“Those are the ones you painted the attic in last spring,” said Mrs. Townsend, “and the pair next are what you keep for fishing. Those belong to your dress-suit, and the ones beyond are too short, and worn all over so that you were afraid to put them on.”

Mr. Townsend surveyed the last named with raised eyebrows and a consenting, cornerwise glance at his wife. “Yes, they are pretty bad—but I guess I’d better wear them to-morrow while you fix up these.”

“Francis, if you’re going to see Mr. Effingham you’ll just have to buy a pair of trousers.”

He turned on her sternly as he said: “Didn’t I tell you not to speak of it?”
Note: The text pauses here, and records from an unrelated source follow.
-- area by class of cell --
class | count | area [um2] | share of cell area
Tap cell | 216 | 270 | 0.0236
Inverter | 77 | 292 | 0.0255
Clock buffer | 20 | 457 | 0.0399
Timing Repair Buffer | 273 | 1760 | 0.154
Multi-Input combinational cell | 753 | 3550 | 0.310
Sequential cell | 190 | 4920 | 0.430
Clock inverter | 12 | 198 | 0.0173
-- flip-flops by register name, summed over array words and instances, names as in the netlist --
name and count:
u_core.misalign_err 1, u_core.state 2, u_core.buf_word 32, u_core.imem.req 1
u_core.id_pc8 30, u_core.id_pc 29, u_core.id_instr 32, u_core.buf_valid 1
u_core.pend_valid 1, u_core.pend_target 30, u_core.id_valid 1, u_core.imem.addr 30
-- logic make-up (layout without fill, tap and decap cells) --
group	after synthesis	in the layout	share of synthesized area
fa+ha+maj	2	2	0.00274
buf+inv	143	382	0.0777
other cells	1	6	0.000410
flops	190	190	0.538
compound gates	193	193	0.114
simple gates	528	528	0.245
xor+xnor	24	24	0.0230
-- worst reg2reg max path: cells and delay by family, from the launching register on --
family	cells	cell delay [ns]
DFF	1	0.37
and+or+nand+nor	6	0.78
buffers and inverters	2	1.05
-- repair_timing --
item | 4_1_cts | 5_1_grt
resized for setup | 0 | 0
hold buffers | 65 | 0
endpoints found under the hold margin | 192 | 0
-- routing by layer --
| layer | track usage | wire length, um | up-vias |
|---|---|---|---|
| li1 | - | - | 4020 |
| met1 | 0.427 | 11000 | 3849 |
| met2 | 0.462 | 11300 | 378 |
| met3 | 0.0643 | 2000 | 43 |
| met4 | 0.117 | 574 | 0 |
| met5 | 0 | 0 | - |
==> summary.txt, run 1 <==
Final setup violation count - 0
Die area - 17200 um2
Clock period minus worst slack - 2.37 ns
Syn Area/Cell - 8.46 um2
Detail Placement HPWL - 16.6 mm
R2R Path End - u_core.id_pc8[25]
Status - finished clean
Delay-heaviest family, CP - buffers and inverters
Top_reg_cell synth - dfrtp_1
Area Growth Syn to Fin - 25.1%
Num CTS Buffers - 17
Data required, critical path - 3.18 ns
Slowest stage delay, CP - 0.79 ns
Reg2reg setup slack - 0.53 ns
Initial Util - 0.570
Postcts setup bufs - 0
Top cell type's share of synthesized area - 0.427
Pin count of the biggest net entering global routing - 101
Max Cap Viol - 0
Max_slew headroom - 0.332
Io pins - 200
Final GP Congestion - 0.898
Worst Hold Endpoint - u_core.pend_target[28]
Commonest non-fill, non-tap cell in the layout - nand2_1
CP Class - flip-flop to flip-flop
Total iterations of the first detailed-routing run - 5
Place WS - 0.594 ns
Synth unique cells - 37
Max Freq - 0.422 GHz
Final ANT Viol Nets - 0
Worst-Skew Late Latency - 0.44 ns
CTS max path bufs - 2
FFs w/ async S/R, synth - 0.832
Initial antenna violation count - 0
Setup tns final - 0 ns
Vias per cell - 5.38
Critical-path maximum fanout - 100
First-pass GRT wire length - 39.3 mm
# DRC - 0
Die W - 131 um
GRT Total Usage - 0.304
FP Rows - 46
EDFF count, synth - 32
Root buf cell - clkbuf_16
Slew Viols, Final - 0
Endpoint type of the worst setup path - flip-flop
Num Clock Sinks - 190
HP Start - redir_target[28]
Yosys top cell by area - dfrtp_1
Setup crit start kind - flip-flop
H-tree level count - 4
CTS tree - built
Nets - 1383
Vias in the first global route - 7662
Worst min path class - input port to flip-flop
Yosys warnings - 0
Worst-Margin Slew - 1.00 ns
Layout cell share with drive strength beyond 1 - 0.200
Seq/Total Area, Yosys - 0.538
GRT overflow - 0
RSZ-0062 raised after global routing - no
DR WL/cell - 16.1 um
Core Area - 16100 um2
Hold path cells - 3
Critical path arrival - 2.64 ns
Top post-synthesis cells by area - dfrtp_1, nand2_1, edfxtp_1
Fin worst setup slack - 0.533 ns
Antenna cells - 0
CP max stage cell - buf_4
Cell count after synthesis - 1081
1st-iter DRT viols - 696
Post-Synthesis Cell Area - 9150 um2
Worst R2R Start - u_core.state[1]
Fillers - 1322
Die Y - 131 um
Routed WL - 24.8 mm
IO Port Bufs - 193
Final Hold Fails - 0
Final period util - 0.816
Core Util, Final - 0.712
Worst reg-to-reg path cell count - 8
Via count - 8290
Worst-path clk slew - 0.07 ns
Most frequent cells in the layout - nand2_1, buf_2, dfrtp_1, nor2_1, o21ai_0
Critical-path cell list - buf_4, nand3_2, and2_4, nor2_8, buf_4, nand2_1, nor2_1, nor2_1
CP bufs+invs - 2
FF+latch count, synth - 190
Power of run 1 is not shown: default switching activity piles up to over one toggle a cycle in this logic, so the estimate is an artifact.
$ cat config.mk
export PLATFORM = sky130hd
export DESIGN_NAME = led_fade_driver
export DESIGN_NICKNAME = d
export VERILOG_FILES = /design/src/rtl/led_fade_driver.sv
export SDC_FILE = /design/constraint.sdc
export NUM_CORES = 1
export LEC_CHECK = 0
export BUFFER_PORTS_ARGS = -buffer_cell sky130_fd_sc_hd__buf_2
export CORE_MARGIN = 5
export CORE_UTILIZATION = 55
export CTS_CLUSTER_DIAMETER = 120
export DETAILED_ROUTE_END_ITERATION = 8
export GPL_TIMING_DRIVEN = 0
export PLACE_DENSITY = 0.82
export SYNTH_ARGS = -nofsm -noshare
export SYNTH_HDL_FRONTEND = slang
export SYNTH_SLANG_ARGS = --single-unit
export TNS_END_PERCENT = 5
$ cat constraint.sdc
create_clock -name clk -period 5.4 [get_ports clk]
set_input_delay 1.08 -clock clk [delete_from_list [all_inputs] [get_ports clk]]
set_output_delay 1.08 -clock clk [all_outputs]
set_load 0.1 [all_outputs]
“Yes, but I will speak of it!” Mrs. Townsend hurled herself into the fray. “Francis, I can’t help it! When I think of all you’ve suffered, and all you’ve done, and how much depends now on—oh, my dearest!” she tried to put her head on an eluding shoulder as she followed him around the room, flushed with her eloquence—“please take this money. If you knew how happy I’d been all the time to think that I was working for you, and how I had set my heart on it, you wouldn’t be so unkind. I know I told you my shoes were bad, but they do quite well as they are, and the children do not need warm underwear yet. It was very stupid of me to talk of it, and it will make all the difference how you are dressed when you go to see Mr. Effingham. You’ve often said what a difference a person’s appearance made—and it’s so unlike you to look shabby! You ought to do everything to try and get that position; you can’t afford to lose the ghost of a chance. You are so foolish, you won’t listen to reason! Oh, Francis, won’t you stand still and answer me?”
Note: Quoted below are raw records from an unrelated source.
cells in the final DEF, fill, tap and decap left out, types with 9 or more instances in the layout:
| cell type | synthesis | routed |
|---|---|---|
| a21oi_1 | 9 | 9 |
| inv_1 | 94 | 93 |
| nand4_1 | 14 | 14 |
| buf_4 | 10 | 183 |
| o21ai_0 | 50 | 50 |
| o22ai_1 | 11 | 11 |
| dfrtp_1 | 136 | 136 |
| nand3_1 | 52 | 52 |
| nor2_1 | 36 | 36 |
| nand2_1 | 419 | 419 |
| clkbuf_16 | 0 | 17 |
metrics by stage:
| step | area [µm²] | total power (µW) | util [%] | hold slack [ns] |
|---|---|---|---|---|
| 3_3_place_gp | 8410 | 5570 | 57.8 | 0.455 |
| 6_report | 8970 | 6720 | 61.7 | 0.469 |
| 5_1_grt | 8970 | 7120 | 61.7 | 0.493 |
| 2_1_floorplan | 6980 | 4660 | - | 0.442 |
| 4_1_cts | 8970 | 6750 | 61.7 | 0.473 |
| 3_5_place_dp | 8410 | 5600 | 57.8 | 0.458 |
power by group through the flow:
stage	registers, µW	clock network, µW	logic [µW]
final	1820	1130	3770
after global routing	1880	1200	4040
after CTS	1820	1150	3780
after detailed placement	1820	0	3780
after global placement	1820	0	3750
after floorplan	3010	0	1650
### src/rtl/uart_tx_arbiter.sv
// Round-robin arbiter that serialises multi-byte packets from NUM_REQ sources onto one UART transmitter.
// Optional tx_busy watchdog is enabled by defining UART_TX_ARB_TIMEOUT_EN.
module uart_tx_arbiter #(
  parameter int          NUM_REQ  = 4,
  parameter logic [17:0] BYTE_GAP = 18'hfff,
  parameter logic [17:0] PACK_GAP = 18'h3ffff,
  parameter logic [17:0] TIMEOUT  = 18'h3ffff
) (
  input  logic                   CLK,
  input  logic                   reset,
  input  logic [NUM_REQ-1:0]     req,
  input  logic [2*NUM_REQ-1:0]   req_len,
  input  logic [32*NUM_REQ-1:0]  req_data,
  output logic [NUM_REQ-1:0]     grant,
  output logic [NUM_REQ-1:0]     done,
  output logic                   tx_start,
  output logic [7:0]             tx_data,
  input  logic                   tx_busy,
  output logic                   arb_busy,
  output logic                   tx_err
);

  localparam int IDX_W = (NUM_REQ > 1) ? $clog2(NUM_REQ) : 1;
  localparam int CNT_W = $bits(TIMEOUT);
  localparam logic [CNT_W-1:0]   CNT_ONE = CNT_W'(1);
  localparam logic [NUM_REQ-1:0] ONE_HOT = {{(NUM_REQ-1){1'b0}}, 1'b1};

  localparam logic [2:0] IDLE   = 3'd0;
  localparam logic [2:0] START  = 3'd1;
  localparam logic [2:0] SETTLE = 3'd2;
  localparam logic [2:0] WAIT   = 3'd3;
  localparam logic [2:0] GAP    = 3'd4;

  logic [2:0]       state_r;
  logic [IDX_W-1:0] rr_ptr_r;
  logic [1:0]       byte_idx_r;
  logic [1:0]       len_r;
  logic [31:0]      data_r;
  logic [CNT_W-1:0] gap_r;
`ifdef UART_TX_ARB_TIMEOUT_EN
  logic [CNT_W-1:0] wd_r;
`endif

  logic             found_s;
  logic [IDX_W-1:0] win_s;
  logic [IDX_W-1:0] cand_s;
  logic [IDX_W-1:0] nxt_ptr_s;

  // Round-robin scan of req starting at rr_ptr; first set bit wins.
  always_comb begin
    found_s = 1'b0;
    win_s   = {IDX_W{1'b0}};
    cand_s  = {IDX_W{1'b0}};
    for (int i = 0; i < NUM_REQ; i++) begin
      cand_s = IDX_W'((int'(rr_ptr_r) + i) % NUM_REQ);
      if (!found_s && req[cand_s]) begin
        found_s = 1'b1;
        win_s   = cand_s;
      end else begin
        found_s = found_s;
      end
    end
    if (win_s == IDX_W'(NUM_REQ - 1)) begin
      nxt_ptr_s = {IDX_W{1'b0}};
    end else begin
      nxt_ptr_s = win_s + IDX_W'(1);
    end
  end

  // Packet sequencer: grant, per-byte start pulse, busy wait, gap timing, completion.
  always_ff @(posedge CLK) begin
    if (reset) begin
      state_r    <= IDLE;
      rr_ptr_r   <= {IDX_W{1'b0}};
      byte_idx_r <= 2'd0;
      len_r      <= 2'd0;
      data_r     <= 32'h0000_0000;
      gap_r      <= {CNT_W{1'b0}};
      grant      <= {NUM_REQ{1'b0}};
      done       <= {NUM_REQ{1'b0}};
      tx_start   <= 1'b0;
      tx_data    <= 8'h00;
      arb_busy   <= 1'b0;
`ifdef UART_TX_ARB_TIMEOUT_EN
      wd_r       <= {CNT_W{1'b0}};
      tx_err     <= 1'b0;
`endif
    end else begin
      tx_start <= 1'b0;
      done     <= {NUM_REQ{1'b0}};
      case (state_r)
        IDLE: begin
          if (found_s) begin
            grant      <= ONE_HOT << win_s;
            data_r     <= req_data[win_s*32 +: 32];
            len_r      <= req_len[win_s*2 +: 2];
            byte_idx_r <= 2'd0;
            rr_ptr_r   <= nxt_ptr_s;
            arb_busy   <= 1'b1;
            state_r    <= START;
          end else begin
            state_r <= IDLE;
          end
        end
        START: begin
          tx_data  <= data_r[{byte_idx_r, 3'b000} +: 8];
          tx_start <= 1'b1;
          state_r  <= SETTLE;
        end
        SETTLE: begin
          // The transmitter raises busy one cycle after start, so don't look at it yet.
`ifdef UART_TX_ARB_TIMEOUT_EN
          wd_r    <= {CNT_W{1'b0}};
`endif
          state_r <= WAIT;
        end
        WAIT: begin
          if (!tx_busy) begin
            gap_r   <= (byte_idx_r != len_r) ? BYTE_GAP : PACK_GAP;
            state_r <= GAP;
          end else begin
`ifdef UART_TX_ARB_TIMEOUT_EN
            if (wd_r == TIMEOUT - CNT_ONE) begin
              grant    <= {NUM_REQ{1'b0}};
              done     <= grant;
              tx_err   <= 1'b1;
              arb_busy <= 1'b0;
              state_r  <= IDLE;
            end else begin
              wd_r <= wd_r + CNT_ONE;
            end
`else
            state_r <= WAIT;
`endif
          end
        end
        GAP: begin
          if (gap_r != {CNT_W{1'b0}}) begin
            gap_r <= gap_r - CNT_ONE;
          end else if (byte_idx_r != len_r) begin
            byte_idx_r <= byte_idx_r + 2'd1;
            state_r    <= START;
          end else begin
            grant    <= {NUM_REQ{1'b0}};
            done     <= grant;
            arb_busy <= 1'b0;
            state_r  <= IDLE;
          end
        end
        default: begin
          grant    <= {NUM_REQ{1'b0}};
          arb_busy <= 1'b0;
          state_r  <= IDLE;
        end
      endcase
    end
  end

`ifndef UART_TX_ARB_TIMEOUT_EN
  assign tx_err = 1'b0;
`endif

endmodule

### config.mk
export PLATFORM = sky130hd
export DESIGN_NAME = uart_tx_arbiter
export DESIGN_NICKNAME = d
export VERILOG_FILES = /design/src/rtl/uart_tx_arbiter.sv
export SDC_FILE = /design/constraint.sdc
export NUM_CORES = 1
export LEC_CHECK = 0
export CAP_MARGIN = 20
export CELL_PAD_IN_SITES_DETAIL_PLACEMENT = 0
export CELL_PAD_IN_SITES_GLOBAL_PLACEMENT = 1
export CORE_MARGIN = 2
export CORE_UTILIZATION = 35
export CTS_CLUSTER_DIAMETER = 200
export DETAILED_ROUTE_END_ITERATION = 8
export PLACE_DENSITY_LB_ADDON = 0.1
export SLEW_MARGIN = 10
export SYNTH_ARGS = -nofsm -noshare
export SYNTH_HDL_FRONTEND = slang
export SYNTH_SLANG_ARGS = --single-unit
export TNS_END_PERCENT = 20
### constraint.sdc
create_clock -name CLK -period 7.1 [get_ports CLK]
set_input_delay 2.13 -clock CLK [delete_from_list [all_inputs] [get_ports CLK]]
set_output_delay 2.13 -clock CLK [all_outputs]
set_load 0.05 [all_outputs]
==> results of run 1 <==
[layout by cell type, fill, tap and decap left out, drive strengths merged, types with 3 or more instances in the layout]
cell	count
clkdlybuf4s50	160
dfxtp	77
mux2i	70
nand2	66
o221ai	34
a21oi	30
nor2	27
clkbuf	11
xnor2	9
o21ai	8
mux4	8
buf	8
inv	7
nor4	7
nor3	6
and2	6
nand2b	5
a2bb2oi	5
a31oi	5
nand3	5
ha	5
or4	5
a211oi	4
a311oi	3
nand4	3
nand3b	3
or3	3
clkinv	3
[flip-flops by register name, indices dropped and copies added (netlist names)]
| name | cells |
|---|---|
| arb_busy | 1 |
| byte_idx_r | 2 |
| data_r | 32 |
| done | 4 |
| gap_r | 18 |
| grant | 4 |
| len_r | 2 |
| rr_ptr_r | 2 |
| state_r | 3 |
| tx_data | 8 |
| tx_start | 1 |
[layer usage]
metal	share of wire	track usage	vias up
met1	0.42	0.234	1856
met5	0	0	-
li1	-	-	2020
met4	0.0070	0.0602	0
met2	0.52	0.341	94
met3	0.047	0.0466	4
[report_power, final]
part / switching [mW] / internal, mW / leakage [nW]
Sequential: 0.0372 / 0.480 / 0.630
Combinational: 0.189 / 0.196 / 1.47
Clock: 0.171 / 0.279 / 0.145
[how the worst max path moves through the flow]
stage	from	to	depth (start not counted)
finish	tx_busy	gap_r[15]	6
global route	tx_busy	gap_r[15]	6
CTS	req[0]	data_r[24]	6
detailed placement	req[0]	data_r[24]	6
global placement	req[0]	data_r[26]	6
floorplan	req[0]	grant[1]	9
[per-stage QoR]
stage	cell area (um2)	hold slack (ns)
3_5_place_dp	5930	0.447
3_3_place_gp	5930	0.440
6_report	6240	0.456
5_1_grt	6240	0.483
2_1_floorplan	4250	0.427
4_1_cts	6220	0.457
[cell type report]
cell class / count / area share
Multi-Input combinational cell: 344 / 0.405
Timing Repair Buffer: 168 / 0.268
Sequential cell: 77 / 0.247
Clock buffer: 11 / 0.0389
Tap cell: 147 / 0.0295
Clock inverter: 4 / 0.00782
Inverter: 7 / 0.00421
[logic make-up (layout without fill, tap and decap cells)]
logic type | count (synthesis) | after routing | synth area share
AND/OR/NAND/NOR | 146 | 146 | 0.167
AO/OA/AOI/OAI | 103 | 103 | 0.178
multiplexers | 79 | 79 | 0.210
flip-flops | 77 | 77 | 0.362
buffers and inverters | 46 | 190 | 0.0471
XOR/XNOR | 10 | 10 | 0.0206
adder cells (fa/ha/maj) | 5 | 5 | 0.0147
other | 1 | 1 | 0.000882
[critical path, stage by stage]
cell	delay, ns
sky130_fd_sc_hd__clkdlybuf4s50_1	0.46
sky130_fd_sc_hd__nand4bb_1	0.77
sky130_fd_sc_hd__and2_2	0.52
sky130_fd_sc_hd__a31oi_1	0.48
sky130_fd_sc_hd__o21ai_0	0.23
sky130_fd_sc_hd__a21oi_1	0.16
“Yes, I’ll answer you,” said Mr. Townsend deliberately. “You can ‘reason,’ as you call it, until you’re blind. Once for all, I will never take that money.”

“You will.”

“I will not. Now, Polly not another word; do you hear? Not another word!”

“Very well,” said Mrs. Townsend, as before with conventional obedience, and followed the words with a reckless flash of her grey eyes as she left the room, murmuring with quick breath: “But I give you fair warning, I’ll make you take that money yet; I don’t care whether you’re angry or not. You’ll see, you’ll see!”

If the subject was dropped from speech afterwards it was nevertheless present in thought. Mr. Townsend rose late in the morning, as is the habit of the man “out of a position,” who has no place on the early trains into town with his customary confrères, the workers, or in their busy offices. The heads of departments whom he goes in to see are only accessible in the later hours, and a delayed breakfast obviates the necessity for luncheon. When husband and wife parted, he in the trousers that were a good deal too short and a good deal too worn, she, indeed, broke through the ice with temerity to adjure him for goodness sake not to let any one see him to-day with those on, and he had retorted grimly that he would endeavour to keep his hundred and eighty pounds entirely invisible to oblige her.